BEGIN GIVEN ENTRIES
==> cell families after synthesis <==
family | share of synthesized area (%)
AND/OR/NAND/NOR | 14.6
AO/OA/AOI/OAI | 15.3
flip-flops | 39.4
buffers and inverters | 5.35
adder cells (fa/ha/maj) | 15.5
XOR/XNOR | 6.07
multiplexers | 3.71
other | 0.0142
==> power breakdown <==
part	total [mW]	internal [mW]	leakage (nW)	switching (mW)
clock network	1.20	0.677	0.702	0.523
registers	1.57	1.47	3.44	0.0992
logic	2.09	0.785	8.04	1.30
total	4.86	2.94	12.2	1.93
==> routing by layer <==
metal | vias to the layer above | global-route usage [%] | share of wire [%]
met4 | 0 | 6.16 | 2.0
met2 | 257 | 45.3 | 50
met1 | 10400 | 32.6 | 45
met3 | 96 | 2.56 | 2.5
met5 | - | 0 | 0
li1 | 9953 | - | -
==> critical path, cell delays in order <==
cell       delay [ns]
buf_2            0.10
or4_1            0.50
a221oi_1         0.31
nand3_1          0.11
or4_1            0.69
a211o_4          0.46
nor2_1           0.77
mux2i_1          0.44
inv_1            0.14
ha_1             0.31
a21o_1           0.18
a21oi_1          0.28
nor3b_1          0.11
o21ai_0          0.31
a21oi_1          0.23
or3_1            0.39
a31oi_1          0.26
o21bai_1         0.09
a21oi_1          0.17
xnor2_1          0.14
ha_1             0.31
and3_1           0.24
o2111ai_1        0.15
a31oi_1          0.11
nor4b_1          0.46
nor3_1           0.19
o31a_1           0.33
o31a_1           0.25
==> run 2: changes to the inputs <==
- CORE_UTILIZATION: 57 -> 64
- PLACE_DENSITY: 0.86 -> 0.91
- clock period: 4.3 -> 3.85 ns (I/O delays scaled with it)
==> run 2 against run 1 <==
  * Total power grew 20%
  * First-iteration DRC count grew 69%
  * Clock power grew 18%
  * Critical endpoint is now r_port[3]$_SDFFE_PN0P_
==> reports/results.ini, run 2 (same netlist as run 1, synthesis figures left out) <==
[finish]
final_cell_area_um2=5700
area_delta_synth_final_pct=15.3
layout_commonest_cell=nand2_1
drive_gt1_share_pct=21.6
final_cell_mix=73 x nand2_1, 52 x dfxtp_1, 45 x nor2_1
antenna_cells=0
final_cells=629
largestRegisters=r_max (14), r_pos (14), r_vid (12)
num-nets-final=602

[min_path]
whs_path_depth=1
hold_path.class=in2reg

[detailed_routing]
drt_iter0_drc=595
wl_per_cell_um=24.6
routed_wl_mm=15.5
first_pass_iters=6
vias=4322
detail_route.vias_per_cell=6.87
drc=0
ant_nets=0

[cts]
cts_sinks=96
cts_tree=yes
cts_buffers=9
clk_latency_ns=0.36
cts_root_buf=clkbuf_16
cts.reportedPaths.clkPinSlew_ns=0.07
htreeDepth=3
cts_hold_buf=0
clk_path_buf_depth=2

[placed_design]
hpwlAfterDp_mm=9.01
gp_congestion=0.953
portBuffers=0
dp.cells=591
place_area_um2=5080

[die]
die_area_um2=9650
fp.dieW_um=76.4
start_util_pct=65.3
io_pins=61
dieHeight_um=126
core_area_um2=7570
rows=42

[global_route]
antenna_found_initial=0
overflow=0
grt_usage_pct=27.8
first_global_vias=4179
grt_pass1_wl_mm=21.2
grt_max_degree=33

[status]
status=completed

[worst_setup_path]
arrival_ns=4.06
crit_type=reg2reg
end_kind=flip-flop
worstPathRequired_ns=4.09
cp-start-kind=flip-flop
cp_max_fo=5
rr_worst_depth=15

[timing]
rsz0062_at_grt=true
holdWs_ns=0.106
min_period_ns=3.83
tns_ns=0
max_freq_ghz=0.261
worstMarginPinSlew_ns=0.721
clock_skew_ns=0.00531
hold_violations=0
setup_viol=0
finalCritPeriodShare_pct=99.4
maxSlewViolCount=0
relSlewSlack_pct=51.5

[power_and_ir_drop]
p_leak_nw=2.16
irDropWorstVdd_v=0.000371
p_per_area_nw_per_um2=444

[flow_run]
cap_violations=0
File: config.mk
export PLATFORM = sky130hd
export DESIGN_NAME = mcru_mean_div
export DESIGN_NICKNAME = d
export VERILOG_FILES = /design/src/hdl/mcru_pkg.sv /design/src/hdl/mcru_mean_div.sv
export VERILOG_INCLUDE_DIRS = /design/src /design/src/hdl
export SDC_FILE = /design/constraint.sdc
export NUM_CORES = 2
export LEC_CHECK = 0
export BUFFER_PORTS_ARGS = -buffer_cell sky130_fd_sc_hd__buf_2
export CORE_MARGIN = 3
export CORE_UTILIZATION = 40
export CTS_CLUSTER_DIAMETER = 60
export CTS_CLUSTER_SIZE = 10
export DETAILED_ROUTE_END_ITERATION = 12
export PLACE_DENSITY = 0.52
export SLEW_MARGIN = 20
export SYNTH_ARGS = -nofsm -noshare
export SYNTH_HDL_FRONTEND = slang
export SYNTH_SLANG_ARGS = --single-unit
File: constraint.sdc
create_clock -name clk -period 14.4 [get_ports clk]
set_clock_uncertainty 0.2 [all_clocks]
set_input_delay 1.44 -clock clk [delete_from_list [all_inputs] [get_ports clk]]
set_output_delay 1.44 -clock clk [all_outputs]
set_load 0.03 [all_outputs]
===== src/design/msam_pkg.sv =====
// Shared types and constants for the stream audio mixer.
// No dependencies; every other file in design/ imports this package.
`timescale 1ns / 1ps
`default_nettype none

package msam_pkg;

  localparam int MAX_STREAMS   = 8;
  localparam int STORE_SAMPLES = 131072;
  localparam int STORE_AW      = $clog2(STORE_SAMPLES);
  localparam int OFF_W         = STORE_AW + 1;
  localparam int LIM_W         = 4;
  localparam int CAP_W         = 18;
  localparam int IDX_W         = 3;
  localparam int SMP_W         = 16;
  localparam int WORD_W        = 24;
  localparam int QUEUE_DEPTH   = 4;
  localparam int Q_AW          = $clog2(QUEUE_DEPTH);

  localparam logic [LIM_W-1:0] LIMIT_RESET    = LIM_W'(1);
  localparam logic [CAP_W-1:0] CAPACITY_RESET = CAP_W'(131072);

  localparam logic signed [SMP_W-1:0] SMP_MAX = 16'sh7FFF;
  localparam logic signed [SMP_W-1:0] SMP_MIN = 16'sh8000;

  // Configuration register indexes
  localparam logic CFG_LIMIT    = 1'b0;
  localparam logic CFG_CAPACITY = 1'b1;

  typedef enum logic [1:0] {
    REQ_MIX  = 2'd0,
    REQ_GAP  = 2'd1,
    REQ_PULL = 2'd2,
    REQ_RSVD = 2'd3
  } req_t;

  typedef enum logic [1:0] {
    ST_DONE    = 2'd0,
    ST_FULL    = 2'd1,
    ST_NOREADY = 2'd2,
    ST_UNUSED  = 2'd3
  } status_t;

  typedef enum logic [1:0] {
    OP_NONE = 2'd0,
    OP_MIX  = 2'd1,
    OP_PULL = 2'd2
  } op_t;

  // One classified word handed from the front to the back
  typedef struct packed {
    op_t                      op;
    logic [STORE_AW-1:0]      addr;
    logic signed [SMP_W-1:0]  sample;
    status_t                  status;
  } job_t;

  // One result word
  typedef struct packed {
    status_t                  status;
    logic                     smp_valid;
    logic signed [SMP_W-1:0]  sample;
  } result_t;

endpackage

`default_nettype wire


===== src/design/msam_front.sv =====
// Front end: accepts request words, tracks stream offsets and read point,
// and classifies each word into a store job. Depends on msam_pkg.
`timescale 1ns / 1ps
`default_nettype none

module msam_front
  import msam_pkg::*;
(
  input  wire logic                    clk,
  input  wire logic                    rst_n,
  input  wire logic                    in_tvalid,
  output logic                         in_tready,
  input  wire req_t                    req,
  input  wire logic [IDX_W-1:0]        idx,
  input  wire logic signed [SMP_W-1:0] sample,
  input  wire logic [LIM_W-1:0]        limit_cfg,
  input  wire logic [CAP_W-1:0]        cap_cfg,
  input  wire logic                    q_full,
  input  wire logic                    back_busy,
  output logic                         push,
  output job_t                         job
);

  logic [OFF_W-1:0]       off_r   [MAX_STREAMS];
  logic [OFF_W-1:0]       off_nxt [MAX_STREAMS];
  logic [MAX_STREAMS-1:0] started_r, started_nxt;
  logic [STORE_AW-1:0]    rp_r, rp_nxt;

  logic [LIM_W-1:0]       lim;
  logic [OFF_W-1:0]       cap_eff;
  logic [MAX_STREAMS-1:0] act, off_zero;
  logic                   idx_act, any_live, zero_live;

  assign in_tready = !q_full && !back_busy;
  assign push      = in_tvalid && in_tready;

  assign lim     = (limit_cfg > LIM_W'(MAX_STREAMS)) ? LIM_W'(MAX_STREAMS) : limit_cfg;
  assign cap_eff = (cap_cfg > CAP_W'(STORE_SAMPLES)) ? OFF_W'(STORE_SAMPLES)
                                                     : OFF_W'(cap_cfg);
  assign idx_act = LIM_W'(idx) < lim;

  always_comb begin
    for (int i = 0; i < MAX_STREAMS; i++) begin
      act[i]      = LIM_W'(i) < lim;
      off_zero[i] = off_r[i] == '0;
    end
  end

  assign any_live  = |(started_r & act);
  assign zero_live = |(started_r & act & off_zero);

  always_comb begin
    job.op      = OP_NONE;
    job.addr    = rp_r + off_r[idx][STORE_AW-1:0];
    job.sample  = sample;
    job.status  = ST_DONE;
    off_nxt     = off_r;
    started_nxt = started_r;
    rp_nxt      = rp_r;
    unique case (req)
      REQ_MIX, REQ_GAP: begin
        if (!idx_act) begin
          job.status = ST_UNUSED;
        end else begin
          started_nxt[idx] = 1'b1;
          if (off_r[idx] >= cap_eff) begin
            job.status = ST_FULL;
          end else begin
            if (req == REQ_MIX) begin
              job.op = OP_MIX;
            end
            off_nxt[idx] = off_r[idx] + 1'b1;
          end
        end
      end
      REQ_PULL: begin
        if (!any_live || zero_live) begin
          job.status = ST_NOREADY;
        end else begin
          job.op   = OP_PULL;
          job.addr = rp_r;
          rp_nxt   = rp_r + 1'b1;
          for (int i = 0; i < MAX_STREAMS; i++) begin
            if (started_r[i] && act[i]) begin
              off_nxt[i] = off_r[i] - 1'b1;
            end
          end
        end
      end
      REQ_RSVD: begin
        job.status = ST_DONE;
      end
    endcase
  end

  always_ff @(posedge clk) begin
    if (!rst_n) begin
      for (int i = 0; i < MAX_STREAMS; i++) begin
        off_r[i] <= '0;
      end
      started_r <= '0;
      rp_r      <= '0;
    end else if (push) begin
      off_r     <= off_nxt;
      started_r <= started_nxt;
      rp_r      <= rp_nxt;
    end
  end

endmodule

`default_nettype wire


===== config.mk =====
export PLATFORM = sky130hd
export DESIGN_NAME = msam_front
export DESIGN_NICKNAME = d
export VERILOG_FILES = /design/src/design/msam_pkg.sv /design/src/design/msam_front.sv
export SDC_FILE = /design/constraint.sdc
export NUM_CORES = 1
export LEC_CHECK = 0
export ABC_AREA = 0
export BUFFER_PORTS_ARGS = -buffer_cell sky130_fd_sc_hd__buf_2
export CORE_ASPECT_RATIO = 0.9
export CORE_MARGIN = 2
export CORE_UTILIZATION = 42
export DETAILED_ROUTE_END_ITERATION = 12
export PLACE_DENSITY = 0.58
export SLEW_MARGIN = 25
export SYNTH_ARGS = -nofsm -noshare
export SYNTH_HDL_FRONTEND = slang
export SYNTH_SLANG_ARGS = --single-unit
export TNS_END_PERCENT = 1

===== constraint.sdc =====
create_clock -name clk -period 6.25 [get_ports clk]
set_input_delay 0.9375 -clock clk [delete_from_list [all_inputs] [get_ports clk]]
set_output_delay 0.9375 -clock clk [all_outputs]
set_load 0.02 [all_outputs]

; ---- After elaboration in Yosys (flattened, before gate mapping)
; Index checks and enable logic that the tools add are counted.
[word_totals]
ff_bits = 169
latchBits = 0
mem_bits_rw = 0
romBits = 0
inputBits = 48
out_inout_bits = 39
word_cells = 127
n_memories = 0
[op_classes]
addsub = 11
multipliers = 0
n_div = 0
order_cmp = 16
eq_ne = 14
shifts = 0
mux = 32
bitwise_logic = 5
n_reduce_logical = 39
[op_table]
columns = cell, n
row1 = 144-bit 2-to-1 mux, 3
row2 = 144-bit one-hot mux with 2 select lines, 1
row3 = 18-bit 2-to-1 mux, 12
row4 = 144-bit bitwise mux, 1
row5 = 18-bit zero test, 8
row6 = "18-bit by 1-bit subtractor with 18-bit output, second input constant", 8
row7 = 18-bit binary-select mux with 3-bit select, 1
row8 = 18-bit demux with 3-bit select, 1
row9 = 6-bit AND reduction, 8
row10 = "2-bit inequality test, second input constant", 11
row11 = 19-bit 2-to-1 mux, 1
row12 = "18-bit by 1-bit adder with 18-bit output, second input constant", 1
row13 = 18-bit >= comparator, 1
row14 = "18-bit > comparator, second input constant", 1
row15 = "17-bit by 1-bit adder with 17-bit output, second input constant", 1
row16 = 17-bit adder, 1
row17 = 17-bit 2-to-1 mux, 1
row18 = 8-bit bitwise AND, 2
row19 = "3-bit by 4-bit < comparator with 1-bit output, first input constant", 4
row20 = 8-bit OR reduction, 2
row21 = 1-bit logical AND, 12
row22 = "1-bit by 4-bit < comparator with 1-bit output, first input constant", 2
row23 = "2-bit by 4-bit < comparator with 1-bit output, first input constant", 2
row24 = 8-bit bitwise OR, 1
row25 = 22 further kinds, 31

; ---- Logic depth before layout (Yosys ltp)
[depth]
depth_word = 9
ltp_mapped = 19
mapped_depth_nobuf = 14

; ---- Worst setup path before layout
; OpenSTA, ideal clock, no wires.
[synth_timing]
path_kind = in2out
from = in idx[1]
to = out job[34] (netlist name)
arrival_ns = 4.575
required_ns = 5.312
path_slack_ns = 0.737
path_stages = 17
path_cell_list = buf_4 buf_6 buf_4 mux4_2 mux2i_2 inv_1 ha_1 inv_1 fa_1 nor2b_1 o2111ai_1 nand3_1 a31o_2 o211a_1 or3_1 a21oi_1 xor2_1
[synth_rtl]
columns = element, line_no
row1 = from (decl), msam_front.sv:14  ; input wire logic [IDX_W-1:0] idx,
row2 = to (decl), msam_front.sv:21  ; output job_t job

==> results.toml <==
[critical_path]
crit_fanout = 33
startpoint_type = "primary input"
critPathArrivalTime_ps = 5030
r2r_end = "off_r[46]$_SDFFE_PN0P_"
crit_required_ps = 5310
startpoint = "idx[2]"
rr_startpoint = "off_r[85]$_SDFFE_PN0P_"
r2r_slack_ps = 1450
rr_worst_depth = 15
end_kind = "output port"
crit_type = "in -> out"

[synth]
yosysWarningCount = 0
netlist_instances = 1753
synth_top_family_by_area = "compound AO/OA/AOI/OAI gates"
synthFlopType = "dfxtp_1"
ys_seq_elements = 169
syn-num-nets = 1848
synth_edf_count = 0
synth_cell_types = 93
synthAdderAreaFrac_pct = 4.48
synthSimpleGateAreaFrac_pct = 23.3
ys_async_sr_fraction_pct = 0
synth-xor-area-share_pct = 6.71
seq_area_frac_synth_pct = 25.5
muxShareOfSynthArea_pct = 4.84
syn_area_sq_um = 13300
synth_compound_area_share_pct = 28.6
synth.avg_cell_area_sq_um = 7.58

[sta]
fin_worst_skew_ps = 13.7
max_freq_mhz = 168
worstMarginPinSlew_ps = 1170
rsz0062_at_grt = "false"
fin_tns_setup_ps = 0
timing_hold_violations_final = 0
final.period_utilization_pct = 95.4
finalSetupViolCount = 0
relSlewSlack_pct = 22.1
slew_viol_final = 0
min_period_ps = 5960
worst_slack_ps = 285

[power]
clkPwrFrac_pct = 43.5
combPwrFrac_pct = 14.6
power.leakage_nw = 5.64
power.switching_mw = 0.807
power.internal_mw = 1.80
power_density_nw_per_um2 = 181
sw_frac_of_total_pct = 30.9
ir_drop_uv = 203
power_frac_seq_pct = 41.9

[placed_design]
dp_hpwl_um = 40300
post-place-ws_ps = 532
port_buffers = 54
placed_cells = 2128
place_congestion = 1.03
place_area_sq_um = 13800

[global_routing]
grt_pass1_vias = 12800
grt_max_degree = 77
grt_pass1_wl_um = 82800
grt_usage_pct = 33.3
grt.overflow.total = 0
antenna_found_initial = 3

[cells_and_area]
final_cell_mix = "nor2_1 (208), a21oi_1 (176), dfxtp_1 (169)"
drive_above_1_share_pct = 12.3
final_cell_count_no_fill = 2160
antenna_cells = 0
fillers = 3153
post-route-util_pct = 46.5
final_cell_area_sq_um = 14400
area.growth.synth_to_final_pct = 8.37
final_common_cell = "nor2_1"
fin_nets = 1833

[floorplanning]
die-area_sq_um = 33100
fp.coreArea_sq_um = 31000
pin_count = 87
die_height_um = 173
start_util_pct = 42.9
dieWidth_um = 191
core.rowCount = 61

[drt]
ant_nets = 0
via_per_inst = 6.67
drtIter0Drc = 2096
dr.pass1.iters = 6
vias = 14400
drt_wl_total_um = 55900
avgRoutedWirePerCell_um = 25.9
drc = 0

[flow_run]
drv_cap = 0

[cts]
cts_sinks = 169
cts-resized-gates = 0
cts_tree = "yes"
post_cts_buffers = 0
h-tree-depth = 4
clk_pin_slew_ps = 70
worstSkewPairLatency_ps = 460
cts_root_buf = "clkbuf_16"
ctsHoldBuffers = 0
numCtsBuffers = 17
cts_buffer_depth = 2

[hold_path]
holdPathStages = 2
worstHoldStart = "started_r[7]$_SDFFE_PN0P_"
min_path_type = "reg -> reg"
holdPathEnd = "started_r[7]$_SDFFE_PN0P_"

[outcome]
status = "finished, final reports clean"
[power groups by stage]
stage	Clock, mW	Combinational [mW]	Sequential [mW]
5_1_grt	1.19	0.409	1.09
2_1_floorplan	0	0.267	1.11
3_3_place_gp	0	0.366	1.12
6_report	1.14	0.382	1.09
4_1_cts	1.14	0.371	1.09
3_5_place_dp	0	0.370	1.12
[registers in the layout, indices dropped and copies added, names as in the netlist]
signal     flops
started_r      8
off_r        144
rp_r          17
[final cells by class]
| type | instances | area [sq um] | area share (%) |
|---|---|---|---|
| Multi-Input combinational cell | 1395 | 9090 | 63.2 |
| Clock buffer | 17 | 425 | 2.96 |
| Timing Repair Buffer | 92 | 571 | 3.96 |
| Tap cell | 409 | 512 | 3.55 |
| Inverter | 63 | 236 | 1.64 |
| Sequential cell | 169 | 3380 | 23.5 |
| Clock inverter | 15 | 174 | 1.21 |
[critical path, cell delays in order]
cell      delay (ps)
buf_2            310
buf_12           260
mux4_2           550
mux2i_1          480
inv_1            170
ha_1             370
a21oi_1          160
a21boi_0         100
a211oi_1         490
nand3_1          510
a211oi_1         440
buf_2            230
[Yosys cell counts, types with 8 or more instances]
| library cell | count | area share [%] |
|---|---|---|
| nor2_1 | 209 | 5.9 |
| a21oi_1 | 176 | 6.6 |
| dfxtp_1 | 169 | 25 |
| nand2_1 | 138 | 3.9 |
| o21ai_0 | 106 | 4.0 |
| clkbuf_1 | 65 | 1.8 |
| nor3_1 | 64 | 2.4 |
| inv_1 | 57 | 1.6 |
| a221oi_1 | 56 | 3.7 |
| xor2_1 | 47 | 3.1 |
| ha_1 | 46 | 4.3 |
| xnor2_1 | 46 | 3.0 |
| nor4_1 | 37 | 1.7 |
| o21ai_1 | 37 | 1.4 |
| nand3_1 | 29 | 1.1 |
| buf_4 | 25 | 1.4 |
| a22oi_1 | 23 | 1.3 |
| buf_2 | 23 | 0.87 |
| a211oi_1 | 22 | 1.2 |
| nand4_1 | 22 | 1.0 |
| o22ai_1 | 21 | 0.99 |
| a31oi_1 | 19 | 0.89 |
| mux4_2 | 16 | 2.7 |
| nand2b_1 | 16 | 0.75 |
| or4_1 | 16 | 0.90 |
| and3_1 | 15 | 0.71 |
| mux2_2 | 15 | 1.3 |
| o211ai_1 | 14 | 0.79 |
| o31ai_1 | 14 | 0.79 |
| nor2b_1 | 13 | 0.61 |
| mux2i_1 | 10 | 0.75 |
| o21a_1 | 10 | 0.57 |
| or3_1 | 10 | 0.47 |
| nor3b_1 | 9 | 0.51 |
| nor4_2 | 9 | 0.85 |
| o32ai_1 | 8 | 0.53 |
[per-layer routing]
layer  vias up  global-route usage (%)  part of all wire, %
li1       6519                       -                    -
met1      6959                    49.1                   43
met2       786                    47.3                   42
met3       136                    6.43                   11
met4         4                    12.7                  4.1
met5         -                       0                0.041
[cells by family after synthesis]
logic type / after synthesis
and+or+nand+nor: 624
muxes: 42
xor gates and xnor gates: 97
buffers and inverters: 189
AOI/OAI and AO/OA: 585
adders and majority gates: 47
DFF: 169
[worst max path at each step]
stage | endpoint | slack, ps | depth (start not counted)
floorplan | job[34] | 740 | 17
global placement | job[35] | 620 | 13
detailed placement | off_r[44]$_SDFFE_PN0P_ | 530 | 17
CTS | job[35] | 530 | 13
global route | job[35] | 210 | 13
finish | job[35] | 290 | 12
[through the flow]
stage / hold WS (ps) / power, mW
after floorplan: 430 / 1.38
after global placement: 449 / 1.48
after detailed placement: 454 / 1.49
after CTS: 474 / 2.60
after global routing: 542 / 2.69
final: 483 / 2.61
(Power assumes the default switching activity.)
END GIVEN ENTRIES
WORK TO COMPLETE
Within the listing above, give again exactly every line from the line with "largestRegisters=r_max (14), r_pos" through the line with "cp-start-kind=flip-flop", both included, and no other line.

TASK OUTPUT
largestRegisters=r_max (14), r_pos (14), r_vid (12)
num-nets-final=602

[min_path]
whs_path_depth=1
hold_path.class=in2reg

[detailed_routing]
drt_iter0_drc=595
wl_per_cell_um=24.6
routed_wl_mm=15.5
first_pass_iters=6
vias=4322
detail_route.vias_per_cell=6.87
drc=0
ant_nets=0

[cts]
cts_sinks=96
cts_tree=yes
cts_buffers=9
clk_latency_ns=0.36
cts_root_buf=clkbuf_16
cts.reportedPaths.clkPinSlew_ns=0.07
htreeDepth=3
cts_hold_buf=0
clk_path_buf_depth=2

[placed_design]
hpwlAfterDp_mm=9.01
gp_congestion=0.953
portBuffers=0
dp.cells=591
place_area_um2=5080

[die]
die_area_um2=9650
fp.dieW_um=76.4
start_util_pct=65.3
io_pins=61
dieHeight_um=126
core_area_um2=7570
rows=42

[global_route]
antenna_found_initial=0
overflow=0
grt_usage_pct=27.8
first_global_vias=4179
grt_pass1_wl_mm=21.2
grt_max_degree=33

[status]
status=completed

[worst_setup_path]
arrival_ns=4.06
crit_type=reg2reg
end_kind=flip-flop
worstPathRequired_ns=4.09
cp-start-kind=flip-flop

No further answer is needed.